> [Work instructions] Look through the data below and, wherever a line carries the word "dropped", please copy that line.

> [Extracted records]

$ cat config.mk
export PLATFORM = sky130hd
export DESIGN_NAME = jump_index_encoder
export DESIGN_NICKNAME = d
export VERILOG_FILES = /design/src/rtl/jump_index_encoder.sv
export SDC_FILE = /design/constraint.sdc
export NUM_CORES = 1
export LEC_CHECK = 0
export CAP_MARGIN = 15
export CORE_MARGIN = 4
export CORE_UTILIZATION = 42
export DETAILED_ROUTE_END_ITERATION = 6
export PLACE_DENSITY = 0.76
export SETUP_SLACK_MARGIN = 0.4
export SLEW_MARGIN = 20
export SYNTH_ARGS = -nofsm -noshare
export SYNTH_HDL_FRONTEND = slang
export SYNTH_SLANG_ARGS = --single-unit
$ cat constraint.sdc
create_clock -name clk -period 1.4 [get_ports clk]
set_input_delay 0.14 -clock clk [delete_from_list [all_inputs] [get_ports clk]]
set_output_delay 0.14 -clock clk [all_outputs]
set_load 0.02 [all_outputs]
$ cat src/rtl/jump_index_encoder.sv
// jump_index_encoder
//   Recovers the 26-bit J-type index from a 32-bit byte jump target and
//   assembles a J/JAL instruction word. This undoes the core's target
//   formation {pc_hi, 2'b00, index - INDEX_BIAS}. The block has two
//   pipeline stages with valid/ready handshakes on both sides.
//
// Optional feature macro: JUMP_INDEX_ENCODER_ERRCNT_EN
//   When defined, adds err_count, a saturating count of output transfers
//   that carried a nonzero error code.
//
// Ports
//   clk, rst    clock; synchronous active-high reset
//   in_valid    request valid
//   in_ready    block can accept a request this cycle
//   in_target   byte jump target
//   in_pc_hi    PC[31:28] of the jump slot
//   in_link     1 = JAL, 0 = J
//   out_valid   result valid
//   out_ready   consumer accepts the result
//   out_instr   {opcode, index}, or 0 when out_err != 0
//   out_index   recovered index
//   out_err     bit0 = region mismatch, bit1 = target[27:26] nonzero
//   err_count   saturating error counter (macro builds only)
module jump_index_encoder #(
  parameter logic [25:0] INDEX_BIAS = 26'h0100000,
  parameter logic [5:0]  OP_J       = 6'b000010,
  parameter logic [5:0]  OP_JAL     = 6'b000011
) (
  input  logic        clk,
  input  logic        rst,
  input  logic        in_valid,
  output logic        in_ready,
  input  logic [31:0] in_target,
  input  logic [3:0]  in_pc_hi,
  input  logic        in_link,
  output logic        out_valid,
  input  logic        out_ready,
  output logic [31:0] out_instr,
  output logic [25:0] out_index,
  output logic [1:0]  out_err
`ifdef JUMP_INDEX_ENCODER_ERRCNT_EN
  ,
  output logic [15:0] err_count
`endif
);

  // Stage 1: check register
  logic        s1_valid_q, s1_valid_d;
  logic [25:0] s1_idx_q,   s1_idx_d;
  logic [1:0]  s1_err_q,   s1_err_d;
  logic        s1_link_q,  s1_link_d;

  // Stage 2: output register
  logic        s2_valid_q, s2_valid_d;
  logic [31:0] instr_q,    instr_d;
  logic [25:0] index_q,    index_d;
  logic [1:0]  err_q,      err_d;

  logic        s2_load;
  logic [25:0] idx_sum;

  // The carry out of bit 25 is intentionally dropped: a wrapped index is legal.
  assign idx_sum = in_target[25:0] + INDEX_BIAS;

  // Stage 2 can load when it is empty or being drained this cycle.
  assign s2_load = !s2_valid_q || out_ready;

  // Both handshakes are masked while rst is high. This prevents an output
  // transfer in the reset cycle, because the flops are only cleared at the
  // edge.
  assign in_ready  = !rst && (!s1_valid_q || s2_load);
  assign out_valid = !rst && s2_valid_q;
  assign out_instr = instr_q;
  assign out_index = index_q;
  assign out_err   = err_q;

  always_comb begin
    s1_valid_d = s1_valid_q;
    s1_idx_d   = s1_idx_q;
    s1_err_d   = s1_err_q;
    s1_link_d  = s1_link_q;
    s2_valid_d = s2_valid_q;
    instr_d    = instr_q;
    index_d    = index_q;
    err_d      = err_q;

    if (s2_load) begin
      s2_valid_d = s1_valid_q;
      if (s1_valid_q) begin
        index_d = s1_idx_q;
        err_d   = s1_err_q;
        instr_d = (s1_err_q == 2'b00) ? {(s1_link_q ? OP_JAL : OP_J), s1_idx_q} : 32'h0;
      end
    end

    // in_ready already implies stage 1 is empty or moving into stage 2.
    if (in_ready) begin
      s1_valid_d = in_valid;
      if (in_valid) begin
        s1_idx_d  = idx_sum;
        s1_err_d  = {in_target[27:26] != 2'b00, in_target[31:28] != in_pc_hi};
        s1_link_d = in_link;
      end
    end
  end

  always_ff @(posedge clk) begin
    if (rst) begin
      s1_valid_q <= 1'b0;
      s1_idx_q   <= '0;
      s1_err_q   <= '0;
      s1_link_q  <= 1'b0;
      s2_valid_q <= 1'b0;
      instr_q    <= '0;
      index_q    <= '0;
      err_q      <= '0;
    end else begin
      s1_valid_q <= s1_valid_d;
      s1_idx_q   <= s1_idx_d;
      s1_err_q   <= s1_err_d;
      s1_link_q  <= s1_link_d;
      s2_valid_q <= s2_valid_d;
      instr_q    <= instr_d;
      index_q    <= index_d;
      err_q      <= err_d;
    end
  end

`ifdef JUMP_INDEX_ENCODER_ERRCNT_EN
  logic [15:0] err_count_q, err_count_d;

  always_comb begin
    err_count_d = err_count_q;
    if (out_valid && out_ready && (err_q != 2'b00) && (err_count_q != 16'hFFFF))
      err_count_d = err_count_q + 16'd1;
  end

  always_ff @(posedge clk) begin
    if (rst) err_count_q <= '0;
    else     err_count_q <= err_count_d;
  end

  assign err_count = err_count_q;
`endif

endmodule

---- Yosys cells after proc, flatten, opt, wreduce, memory -nomap -nowiden ----
Cells that the tools add are included.
storage, ports and cells
  bits in registers ....................... 91
  latch bits .............................. 0
  memory bits (writable) .................. 0
  bits in read-only memories .............. 0
  input bits .............................. 41
  memories kept ........................... 0
operators by class
  add/subtract/negate cells ............... 1
  multipliers ............................. 0
  divide/modulo/power cells ............... 0
  order comparisons ....................... 0
  equal/unequal tests ..................... 1
  shifts and indexed selects .............. 0
  mux-type cells .......................... 2
  bitwise operators ....................... 0
  reductions and logical operators ........ 11
operator list
  cell                                            count
  2-to-1 mux 28 bit                               1
  adder 26 x 21 -> 26 bit, second input constant  1
  != test 4 bit                                   1
  AND reduction 2 bit                             2
  logical NOT 1 bit                               3
  logical AND 1 bit                               2
  logical NOT 2 bit                               1
  logical OR 1 bit                                2
  nonzero test 2 bit                              1
  2-to-1 mux 1 bit                                1

---- Logic depth before layout (Yosys ltp) ----
  word-level depth ........................ 5
  depth in mapped cells ................... 5
  depth with buffers taken out ............ 4

---- Worst setup path after synthesis ----
No wires, ideal clock.
  kind .................................... register to register
  start point ............................. reg s1_valid_q
  end point ............................... reg s1_idx_q[0]
  library setup time ...................... 0.123 ns
  arrival time ............................ 1.172 ns
  required time ........................... 1.277 ns
  setup slack ............................. 0.105 ns
  stages on the path, launching flop included .. 6
  path through ............................ dfxtp_1 -> buf_6 -> nand3b_2 -> nand2_2 -> buf_4 -> mux2_1
on the way
  cells in the longest elaborated chain, start to end .. 4
ends and longest elaborated chain
  what                                  line  RTL
  start, declared                       48    logic s1_valid_q, s1_valid_d;
  start signal, assigned                118   s1_valid_q <= s1_valid_d;
  logical NOT 1 bit                     71    assign in_ready = !rst && (!s1_valid_q || s2_load);
  logical OR 1 bit                      71
  logical AND 1 bit                     71
  AND reduction 2 bit (no source line)  n/a
  end signal, assigned                  119   s1_idx_q <= s1_idx_d;
  end, declared                         49    logic [25:0] s1_idx_q, s1_idx_d;
No other way between the ends.
A chain may end at the register's enable or synchronous reset.

---- Final worst setup path ----
  start point ............................. reg s2_valid_q
  end point ............................... reg instr_q[13] (netlist: out_instr[13])
on the way
  cells in the longest elaborated chain, start to end .. 3
ends and longest elaborated chain
  what                                  line  RTL
  start, declared                       54    logic s2_valid_q, s2_valid_d;
  start signal, assigned                122   s2_valid_q <= s2_valid_d;
  logical NOT 1 bit                     66    assign s2_load = !s2_valid_q || out_ready;
  logical OR 1 bit                      66
  AND reduction 2 bit (no source line)  n/a
  end signal, assigned                  123   instr_q <= instr_d;
  end, declared                         55    logic [31:0] instr_q, instr_d;
No other way between the ends.

==> flow_summary_export.csv <==
group,metric,value,unit
clock_tree,postCtsHoldBufs,0,
timing,setup_ws,12.8,ps
route,routed_via_density,5.46,
setup_path,crit_arrival,1680,ps
logic_synthesis,synth-main-ff-cell,"dfxtp_1",
setup_path,r2r_cells,6,
route,wl,11000,µm
cells_and_area,seqCellArea,1820,µm²
logic_synthesis,synth_cells,329,
floorplan,rows,32,
clock_tree,clock_sinks,87,
global_routing,antenna_found_initial,0,
route,drc,0,
logic_synthesis,synth-seq-cells,87,
place,port_buffers,98,
global_routing,grt_overflow,0,
timing,worst_hold_slack,187,ps
clock_tree,clk_path_buf_depth,2,
cells_and_area,fillers,556,
pwr,ir_drop,0.000559,V
timing,final-setup-viol-count,0,
timing,clock_skew,11.3,ps
hold_path,hold_class,"in2reg",
setup_path,worstPathCellList,"and2b_4, buf_6, nor4b_4, buf_4, buf_6, a22o_1",
timing,finalHoldViolations,0,
setup_path,setup.worst_path.end_class,"register",
logic_synthesis,async_flop_share,0,%
floorplan,start_util,43.2,%
place,place_area,4620,µm²
setup_path,start_kind,"register",
logic_synthesis,synth_commonest_cells,"87 x dfxtp_1, 38 x a21oi_1, 33 x nand3_1",
place,gp_congestion,0.764,
logic_synthesis,yosysUniqueCellTypes,33,
floorplan,core_region_area,7730,µm²
cells_and_area,multi_input_area,1690,µm²
route,ant_nets,0,
logic_synthesis,synth.avg_cell_area,10.2,µm²
place,dp_cells,531,
logic_synthesis,yosysTopAreaCell,"dfxtp_1",
cells_and_area,nets,514,
clock_tree,insertion_delay,350,ps
setup_path,cp_slowest_cell,"dfxtp_4",
logic_synthesis,seq_area_frac_synth,52.2,%
route,vias,3153,
setup_path,critPathKind,"reg2reg",
global_routing,grt_pass1_wl,15400,µm
setup_path,slowest_delay,350,ps
floorplan,dieArea,9440,µm²
clock_tree,clk_pin_slew_worst_paths,80,ps
cells_and_area,n_antenna_cell,0,
timing,rsz0062_at_grt,"yes",
route,wl_per_cell,19.0,µm
status,status,"completed",
route,drtIter0Drc,137,
pwr,p_per_area,999,nW/µm²
cells_and_area,final_area,5540,µm²
clock_tree,clockRootBuffer,"clkbuf_8",
cells_and_area,area_growth,65.9,%
logic_synthesis,synthesis.area,3340,µm²
logic_synthesis,synth_most_common_cell,"dfxtp_1",
cells_and_area,finalNonFillerCells,578,
clock_tree,cts_inserted_buffers,9,
route,dr.pass1.iters,4,
logic_synthesis,synth.area.top_cells,"dfxtp_1 52%, mux2_1 7.4%, a22o_1 6.6%, a21oi_1 5.7%, nand3_1 4.9%",
place,pre_cts_ws,-268,ps
floorplan,die_w,97.2,µm
timing,fin_crit,1390,ps
setup_path,cp_max_fo,8,
logic_synthesis,synth.top_cell.area_share,52.2,%
place,dp_hpwl,6110,µm
setup_path,r2r_end,"out_instr[13]",
global_routing,grt_start_max_net_pins,26,
cells_and_area,fin_util,71.7,%
timing,slew_violations,0,
setup_path,worst_ep_required_time,1690,ps
floorplan,fp.dieH,97.2,µm
pwr,p_leak,2.32,nW
logic_synthesis,synth_edf_count,0,
global_routing,grt_pass1_vias,3079,
cells_and_area,final_layout_size_suffix_gt1_share,52.1,%
setup_path,r2r_slack,10,ps
timing,min_period_over_period,99.1,%
setup_path,worstReg2RegStart,"s2_valid_q",
run,drv_cap,0,
setup_path,path_common_cell,"buf_6",
timing,fin_setup_tns,0,ps
logic_synthesis,synth-warning-count,0,
clock_tree,h-tree-depth,3,
clock_tree,cts_tree,"done",
pwr,finalPower,5.53,mW
floorplan,ioPinCount,103,
global_routing,grt_use_total,20.5,%
setup_path,setup.worst_path.start,"s2_valid_q",
setup_path,cp-endpoint,"out_instr[13]",
timing,fmax,721,MHz
-- registers in the layout (all words and copies together) (netlist names) --
| name | cells |
|---|---|
| s1_valid_q | 1 |
| s1_link_q | 1 |
| s2_valid_q | 1 |
| s1_err_q | 2 |
| out_instr | 28 |
| s1_idx_q | 26 |
| out_err | 2 |
| out_index | 26 |
-- layout by cell type (no fill, tap or decap), types with 3 or more instances in the layout --
| master | n |
|---|---|
| buf_4 | 81 |
| dfxtp_2 | 53 |
| clkdlybuf4s50_1 | 39 |
| dfxtp_1 | 32 |
| nand3_1 | 30 |
| a21oi_1 | 27 |
| a22o_1 | 25 |
| nor2b_1 | 23 |
| buf_6 | 22 |
| o21ai_2 | 15 |
| mux2_1 | 12 |
| a21oi_2 | 11 |
| mux2_4 | 10 |
| clkbuf_8 | 10 |
| o21ai_1 | 8 |
| buf_12 | 8 |
| xor2_1 | 7 |
| o21ai_4 | 7 |
| buf_16 | 5 |
| conb_1 | 4 |
| clkbuf_16 | 4 |
| o21ai_0 | 3 |
| nand3_2 | 3 |
| nand2b_1 | 3 |
-- cells by family after synthesis --
logic type,count (synthesis),share of synthesized area (%)
DFF,87,52.2
other,1,0.112
AOI/OAI and AO/OA,101,18.3
buffers and inverters,34,5.92
xor gates and xnor gates,7,1.84
and+or+nand+nor,74,13.3
adders and majority gates,1,0.375
muxes,24,8.02
-- layer usage --
metal / wire length [µm] / share of wire (%) / GRT usage [%] / up-vias
met3: 734 / 6.7 / 5.24 / 30
met4: 319 / 2.9 / 9.18 / 0
met1: 4230 / 38 / 23.7 / 1514
li1: - / - / - / 1458
met5: 0 / 0 / 0 / -
met2: 5720 / 52 / 35.4 / 151
-- worst min path at each step --
stage | end | slack, ps | cells after the start | start
2_1_floorplan | s1_idx_q[20] | 230 | 1 | in_target[20]
3_3_place_gp | out_index[15] | 460 | 2 | out_index[15]
3_5_place_dp | out_instr[14] | 470 | 1 | out_instr[14]
4_1_cts | out_index[24] | 180 | 2 | rst
5_1_grt | out_index[24] | 190 | 2 | rst
6_report | out_index[23] | 190 | 2 | rst
-- power by group --
part	internal [mW]	switching [mW]
Sequential	2.60	0.102
Clock	1.04	0.854
Combinational	0.514	0.426
Total	4.15	1.38
-- worst max-delay path: cells and delay by family, from the launching register on --
| kind | cells | cell delay, ps |
|---|---|---|
| AND/OR/NAND/NOR | 2 | 390 |
| flip-flops | 1 | 350 |
| AO/OA/AOI/OAI | 1 | 150 |
| buffers and inverters | 3 | 450 |
-- area by class of cell --
cell class	count	share of cell area, %
clock buffers	11	2.55
clock inverters	4	1.26
inverters	2	0.271
repair buffers	161	30.4
flip-flops and latches	87	32.8
multi-input cells	211	30.5
well taps	102	2.30
-- what timing repair did --
action	CTS	global route
gates cloned	6	5
resized for setup	348	106
pin swaps	6	5
setup endpoints to repair	145	139
buffers inserted	7	14
(Power assumes the default switching activity.)
$ cat src/rtl/dmem_port_arbiter.sv
// Data memory port arbiter: CPU execute stage has fixed priority over the
// host/debug port, with a starvation counter that forces one host slot
// (stalling the CPU) after MAX_WAIT consecutive lost cycles.
module dmem_port_arbiter #(
    parameter int DATA_W   = 8,
    parameter int ADDR_W   = 8,
    parameter int MAX_WAIT = 4
) (
    input  logic              clk,
    input  logic              reset,
    input  logic              cpu_req,
    input  logic              cpu_we,
    input  logic [ADDR_W-1:0] cpu_addr,
    input  logic [DATA_W-1:0] cpu_wdata,
    output logic [DATA_W-1:0] cpu_rdata,
    output logic              cpu_stall,
    input  logic              host_req,
    input  logic              host_we,
    input  logic [ADDR_W-1:0] host_addr,
    input  logic [DATA_W-1:0] host_wdata,
    output logic              host_gnt,
    output logic              host_rvalid,
    output logic [DATA_W-1:0] host_rdata,
    output logic              mem_we,
    output logic [ADDR_W-1:0] mem_addr,
    output logic [DATA_W-1:0] mem_wdata,
    input  logic [DATA_W-1:0] mem_rdata
);

    typedef enum logic {
        NORMAL    = 1'b0,
        HOST_SLOT = 1'b1
    } slot_t;

    localparam logic [3:0] MAX_CNT = 4'(MAX_WAIT);

    slot_t      slot;
    slot_t      slot_nxt;
    logic [3:0] wait_cnt;
    logic [3:0] wait_nxt;
    logic [3:0] wait_inc;
    logic       host_sel;
    logic       contend;

    // Port mux: host wins when the CPU is idle or a forced slot is active;
    // everything that can touch memory or the pipeline is gated by reset.
    always_comb begin
        host_sel  = reset && host_req && ((slot == HOST_SLOT) || !cpu_req);
        host_gnt  = host_sel;
        cpu_stall = cpu_req && host_sel;
        cpu_rdata = mem_rdata;
        if (host_sel) begin
            mem_addr  = host_addr;
            mem_wdata = host_wdata;
            mem_we    = host_we;
        end else begin
            mem_addr  = cpu_addr;
            mem_wdata = cpu_wdata;
            mem_we    = reset && cpu_req && cpu_we;
        end
    end

    // Starvation counter and slot next-state; a forced slot lasts one cycle
    // and is simply lost if the host withdrew its request meanwhile.
    always_comb begin
        contend  = host_req && cpu_req && !host_sel;
        wait_inc = (wait_cnt >= MAX_CNT) ? wait_cnt : wait_cnt + 4'd1;
        wait_nxt = contend ? wait_inc : 4'd0;
        slot_nxt = NORMAL;
        if ((slot == NORMAL) && contend && (wait_inc == MAX_CNT)) begin
            slot_nxt = HOST_SLOT;
        end
    end

    // Arbitration state register.
    always_ff @(posedge clk or negedge reset) begin
        if (!reset) begin
            slot     <= NORMAL;
            wait_cnt <= 4'd0;
        end else begin
            slot     <= slot_nxt;
            wait_cnt <= wait_nxt;
        end
    end

    // Host read return: capture memory data on a granted read, valid one cycle later.
    always_ff @(posedge clk or negedge reset) begin
        if (!reset) begin
            host_rvalid <= 1'b0;
            host_rdata  <= '0;
        end else begin
            host_rvalid <= host_sel && !host_we;
            if (host_sel && !host_we) begin
                host_rdata <= mem_rdata;
            end
        end
    end

endmodule
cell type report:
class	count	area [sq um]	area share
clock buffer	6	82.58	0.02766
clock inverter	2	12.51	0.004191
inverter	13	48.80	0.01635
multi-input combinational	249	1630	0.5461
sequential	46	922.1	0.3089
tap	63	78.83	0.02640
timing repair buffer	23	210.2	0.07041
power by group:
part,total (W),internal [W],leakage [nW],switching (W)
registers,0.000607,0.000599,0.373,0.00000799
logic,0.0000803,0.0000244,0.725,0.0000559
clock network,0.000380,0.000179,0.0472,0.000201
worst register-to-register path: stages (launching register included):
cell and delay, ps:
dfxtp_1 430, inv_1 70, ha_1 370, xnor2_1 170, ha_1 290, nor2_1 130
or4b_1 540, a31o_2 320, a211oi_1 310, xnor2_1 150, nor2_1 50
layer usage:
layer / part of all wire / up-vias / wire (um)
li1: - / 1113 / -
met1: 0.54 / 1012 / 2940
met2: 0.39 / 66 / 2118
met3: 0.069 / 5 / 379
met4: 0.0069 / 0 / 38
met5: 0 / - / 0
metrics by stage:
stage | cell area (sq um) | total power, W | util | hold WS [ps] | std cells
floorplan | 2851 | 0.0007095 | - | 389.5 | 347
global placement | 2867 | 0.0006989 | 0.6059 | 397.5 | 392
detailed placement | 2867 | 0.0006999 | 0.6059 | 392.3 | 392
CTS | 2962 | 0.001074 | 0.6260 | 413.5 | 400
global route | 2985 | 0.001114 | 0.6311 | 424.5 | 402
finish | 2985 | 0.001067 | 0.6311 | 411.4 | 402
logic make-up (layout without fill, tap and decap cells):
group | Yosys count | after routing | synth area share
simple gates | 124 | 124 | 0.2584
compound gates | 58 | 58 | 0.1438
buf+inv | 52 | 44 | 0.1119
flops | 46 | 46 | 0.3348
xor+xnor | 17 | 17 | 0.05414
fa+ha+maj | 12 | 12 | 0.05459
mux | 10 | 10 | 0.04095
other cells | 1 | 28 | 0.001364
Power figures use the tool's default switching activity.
===== src/rtl/pipe_pkg.sv =====
// rtl/pipe_pkg.sv - shared types and constants for pipeline segment registers
// Contents:
//   seg_state_e      occupancy of a segment: EMPTY, FULL (out only), SKID (out + skid)
//   DEFAULT_WIDTH    default payload width of a segment
//   FLUSH_NOP        flush value for instruction fields (addi x0,x0,0)
//   FLUSH_DATA       flush value for data fields
package pipe_pkg;

    typedef enum logic [1:0] {
        ST_EMPTY = 2'd0,
        ST_FULL  = 2'd1,
        ST_SKID  = 2'd2
    } seg_state_e;

    localparam int DEFAULT_WIDTH = 32;

    localparam logic [31:0] FLUSH_NOP  = 32'h0000_0013;
    localparam logic [31:0] FLUSH_DATA = 32'h0000_0000;

endpackage


===== src/rtl/pipe_seg_reg.sv =====
// rtl/pipe_seg_reg.sv - pipeline segment register with valid/ready handshake and one-entry skid
// Ports:
//   clk        clock, all state updates on posedge
//   rst        synchronous active-high reset
//   bubble     hold request; freezes every register including stall_cnt
//   flush      clear request; empties the segment, out_data <= FLUSH_VAL
//   in_valid   upstream payload valid
//   in_data    upstream payload
//   in_ready   registered, high unless the skid entry is occupied
//   out_valid  out_data holds a live payload
//   out_data   payload to the next stage
//   out_ready  downstream accepts out_data this cycle
//   stall_cnt  saturating count of cycles with out_valid=1 and no transfer out
module pipe_seg_reg
    import pipe_pkg::*;
#(
    parameter int               WIDTH     = DEFAULT_WIDTH,
    parameter logic [WIDTH-1:0] FLUSH_VAL = '0,
    parameter int               CNT_W     = 16
) (
    input  logic             clk,
    input  logic             rst,
    input  logic             bubble,
    input  logic             flush,
    input  logic             in_valid,
    input  logic [WIDTH-1:0] in_data,
    output logic             in_ready,
    output logic             out_valid,
    output logic [WIDTH-1:0] out_data,
    input  logic             out_ready,
    output logic [CNT_W-1:0] stall_cnt
);

    localparam logic [CNT_W-1:0] CNT_MAX = '1;
    localparam logic [CNT_W-1:0] CNT_ONE = {{(CNT_W-1){1'b0}}, 1'b1};

    seg_state_e       state;
    logic             skid_valid;
    logic [WIDTH-1:0] skid_data;

    logic accept_in;
    logic accept_out;

    assign accept_in  = in_valid  & in_ready  & ~bubble;
    assign accept_out = out_valid & out_ready & ~bubble;

    always_ff @(posedge clk) begin
        if (rst) begin
            state      <= ST_EMPTY;
            out_valid  <= 1'b0;
            out_data   <= FLUSH_VAL;
            skid_valid <= 1'b0;
            skid_data  <= '0;
            in_ready   <= 1'b1;
            stall_cnt  <= '0;
        end else if (!bubble) begin
            // A flush cycle is not counted as a stall: the payload is being discarded.
            if (out_valid && !out_ready && !flush && stall_cnt != CNT_MAX)
                stall_cnt <= stall_cnt + CNT_ONE;

            if (flush) begin
                // Same-cycle in_data is dropped; a same-cycle transfer out already
                // happened from downstream's point of view, so nothing to undo.
                state      <= ST_EMPTY;
                out_valid  <= 1'b0;
                skid_valid <= 1'b0;
                out_data   <= FLUSH_VAL;
                in_ready   <= 1'b1;
            end else begin
                case (state)
                    ST_EMPTY: begin
                        if (accept_in) begin
                            out_data  <= in_data;
                            out_valid <= 1'b1;
                            state     <= ST_FULL;
                        end
                    end
                    ST_FULL: begin
                        if (accept_in && accept_out) begin
                            out_data <= in_data;
                        end else if (accept_in) begin
                            // Downstream stalled while upstream still pushed: park it.
                            skid_data  <= in_data;
                            skid_valid <= 1'b1;
                            in_ready   <= 1'b0;
                            state      <= ST_SKID;
                        end else if (accept_out) begin
                            // out_data keeps its last value when the segment drains.
                            out_valid <= 1'b0;
                            state     <= ST_EMPTY;
                        end
                    end
                    ST_SKID: begin
                        if (accept_out) begin
                            out_data   <= skid_data;
                            skid_valid <= 1'b0;
                            in_ready   <= 1'b1;
                            state      <= ST_FULL;
                        end
                    end
                    default: begin
                        state      <= ST_EMPTY;
                        out_valid  <= 1'b0;
                        skid_valid <= 1'b0;
                        in_ready   <= 1'b1;
                    end
                endcase
            end
        end
    end

endmodule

> [Solution to the problem]
  // The carry out of bit 25 is intentionally dropped: a wrapped index is legal.
                // Same-cycle in_data is dropped; a same-cycle transfer out already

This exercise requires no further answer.